Candy bar containing peanuts and caramel

Payday, officially styled PAYDAY and previously sometimes PayDay, is a brand of a candy bar first introduced in 1932 by the Hollywood Candy Company. The original Payday candy bar consists of salted peanuts rolled over a nougat-like sweet caramel center. Since 1996, classic Payday candy bars without chocolate have been continually produced by the Hershey Company. In 2020, Hershey's released a "Chocolatey Payday bar" as a permanent part of the Payday product line; it is identical to the regular bar, but covered by a layer of compound chocolate paste, including cocoa and chocolate.

==History==
Payday was first introduced in 1932 by the Hollywood Candy Company and got its name because it was first produced on payday at the company. Payday was marketed during the Great Depression as a meal replacement because of its dense peanut outer layer. Headed by Frank Martoccio, who had founded the F.A. Martoccio Macaroni Company, Hollywood also produced the Zero bar, originally called the Double Zero when first released in 1920. In 1938, Hollywood moved to Centralia, Illinois. In 1967, the Martoccio family sold Hollywood Brands to Consolidated Foods, which later became Sara Lee. Fire destroyed the Centralia plant in 1980. Production of the Payday bar continued with help from the L.S. Heath and Sons Company until a new facility could be constructed. In 1988, Hollywood Brands was acquired by the Leaf Candy Company and then later became part of the Hershey Company in 1996 via its acquisition of Leaf North America.

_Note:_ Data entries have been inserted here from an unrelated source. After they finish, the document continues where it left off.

$ cat config.mk
export PLATFORM = sky130hd
export DESIGN_NAME = c499_enc
export DESIGN_NICKNAME = d
export VERILOG_FILES = /design/src/rtl/c499_enc.sv
export SDC_FILE = /design/constraint.sdc
export NUM_CORES = 1
export LEC_CHECK = 0
export ABC_AREA = 1
export CAP_MARGIN = 0
export CORE_MARGIN = 2
export CORE_UTILIZATION = 50
export DETAILED_ROUTE_END_ITERATION = 7
export GPL_TIMING_DRIVEN = 0
export PLACE_DENSITY_LB_ADDON = 0.15
export SLEW_MARGIN = 20
export SYNTH_ARGS = -nofsm -noshare
export SYNTH_HDL_FRONTEND = slang
export SYNTH_SLANG_ARGS = --single-unit
$ cat constraint.sdc
create_clock -name GCLK -period 2 [get_ports GCLK]
set_input_delay 0.4 -clock GCLK [delete_from_list [all_inputs] [get_ports GCLK]]
set_output_delay 0.4 -clock GCLK [all_outputs]
set_load 0.1 [all_outputs]
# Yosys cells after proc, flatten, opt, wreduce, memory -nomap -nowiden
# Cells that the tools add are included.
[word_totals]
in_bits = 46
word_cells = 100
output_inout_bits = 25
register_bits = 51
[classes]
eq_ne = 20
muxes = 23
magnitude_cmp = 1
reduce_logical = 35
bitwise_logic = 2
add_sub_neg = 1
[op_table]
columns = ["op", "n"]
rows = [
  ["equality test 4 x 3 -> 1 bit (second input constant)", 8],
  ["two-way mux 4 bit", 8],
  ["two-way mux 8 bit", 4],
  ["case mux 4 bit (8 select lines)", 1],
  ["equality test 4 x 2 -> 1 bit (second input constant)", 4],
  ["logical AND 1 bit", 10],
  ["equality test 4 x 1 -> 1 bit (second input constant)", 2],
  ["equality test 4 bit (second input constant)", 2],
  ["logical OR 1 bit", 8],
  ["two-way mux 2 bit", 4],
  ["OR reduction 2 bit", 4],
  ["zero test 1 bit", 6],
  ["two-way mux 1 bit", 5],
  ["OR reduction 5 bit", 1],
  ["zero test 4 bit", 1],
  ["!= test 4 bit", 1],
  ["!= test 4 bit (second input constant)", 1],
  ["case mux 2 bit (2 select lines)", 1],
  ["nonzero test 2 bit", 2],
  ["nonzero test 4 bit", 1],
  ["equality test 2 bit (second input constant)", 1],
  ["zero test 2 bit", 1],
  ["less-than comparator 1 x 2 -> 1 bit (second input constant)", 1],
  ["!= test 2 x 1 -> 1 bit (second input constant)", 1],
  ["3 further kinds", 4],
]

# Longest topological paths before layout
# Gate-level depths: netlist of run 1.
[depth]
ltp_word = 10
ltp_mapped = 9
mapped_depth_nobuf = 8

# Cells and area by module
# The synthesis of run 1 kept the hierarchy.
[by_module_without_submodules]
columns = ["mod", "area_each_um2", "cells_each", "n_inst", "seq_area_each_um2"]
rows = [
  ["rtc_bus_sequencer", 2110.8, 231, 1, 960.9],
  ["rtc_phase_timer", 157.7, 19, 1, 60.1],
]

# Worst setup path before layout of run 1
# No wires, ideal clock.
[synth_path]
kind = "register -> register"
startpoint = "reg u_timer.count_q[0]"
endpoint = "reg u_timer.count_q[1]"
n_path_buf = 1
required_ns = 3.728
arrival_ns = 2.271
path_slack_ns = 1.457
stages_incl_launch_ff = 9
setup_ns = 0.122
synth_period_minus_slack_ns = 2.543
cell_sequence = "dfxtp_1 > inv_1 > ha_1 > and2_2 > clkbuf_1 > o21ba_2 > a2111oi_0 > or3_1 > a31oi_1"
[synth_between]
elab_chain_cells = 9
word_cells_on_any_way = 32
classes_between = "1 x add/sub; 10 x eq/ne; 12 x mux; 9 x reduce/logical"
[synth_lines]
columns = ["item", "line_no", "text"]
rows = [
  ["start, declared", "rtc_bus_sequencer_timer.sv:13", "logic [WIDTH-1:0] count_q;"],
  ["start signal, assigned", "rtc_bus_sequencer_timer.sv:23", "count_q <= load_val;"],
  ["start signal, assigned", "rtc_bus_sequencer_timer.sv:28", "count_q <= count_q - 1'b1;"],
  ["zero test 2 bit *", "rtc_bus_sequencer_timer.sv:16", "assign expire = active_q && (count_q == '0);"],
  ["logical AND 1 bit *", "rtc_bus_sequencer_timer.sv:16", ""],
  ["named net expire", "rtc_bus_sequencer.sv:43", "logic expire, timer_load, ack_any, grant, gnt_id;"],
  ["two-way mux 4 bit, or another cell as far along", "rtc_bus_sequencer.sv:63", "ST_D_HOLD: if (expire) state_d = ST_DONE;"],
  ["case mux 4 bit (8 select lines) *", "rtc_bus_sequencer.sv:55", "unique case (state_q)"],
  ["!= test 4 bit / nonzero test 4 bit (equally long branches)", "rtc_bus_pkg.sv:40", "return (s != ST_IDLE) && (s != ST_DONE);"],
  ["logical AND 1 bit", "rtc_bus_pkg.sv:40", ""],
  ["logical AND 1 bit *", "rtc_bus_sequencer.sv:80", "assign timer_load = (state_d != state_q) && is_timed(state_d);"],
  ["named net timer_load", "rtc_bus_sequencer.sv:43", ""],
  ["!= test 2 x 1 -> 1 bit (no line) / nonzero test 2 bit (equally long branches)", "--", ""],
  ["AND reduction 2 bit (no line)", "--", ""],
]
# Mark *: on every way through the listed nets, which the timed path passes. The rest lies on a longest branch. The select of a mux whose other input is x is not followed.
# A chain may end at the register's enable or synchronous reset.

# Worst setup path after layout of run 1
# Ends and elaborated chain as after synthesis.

Payday was named the #3 candy bar in the 2019 LA Times Candy Bar Power Rankings.

==Product history==
Peanut-dense Payday bars were introduced in 1932 when candy bars were often viewed as meal replacements. Variations of the classic Payday have included a glazed honey limited edition in 2003 and the Payday Pro, a high protein energy bar, in 2005. For a promotion in 1989, Payday candy bars each contained an individually wrapped nickel.

Payday has a long history of offering chocolate-covered bars in its product line. In the 1980s, when owned by Sara Lee, there was a chocolate-covered Payday. The Hershey Company has produced a limited version of chocolate PayDay in 2006 and the Payday Chocolatey Avalanche in 2007, which was later discontinued. In August 2020, Hershey's released the Chocolatey Payday candy bar as a permanent part of the product line.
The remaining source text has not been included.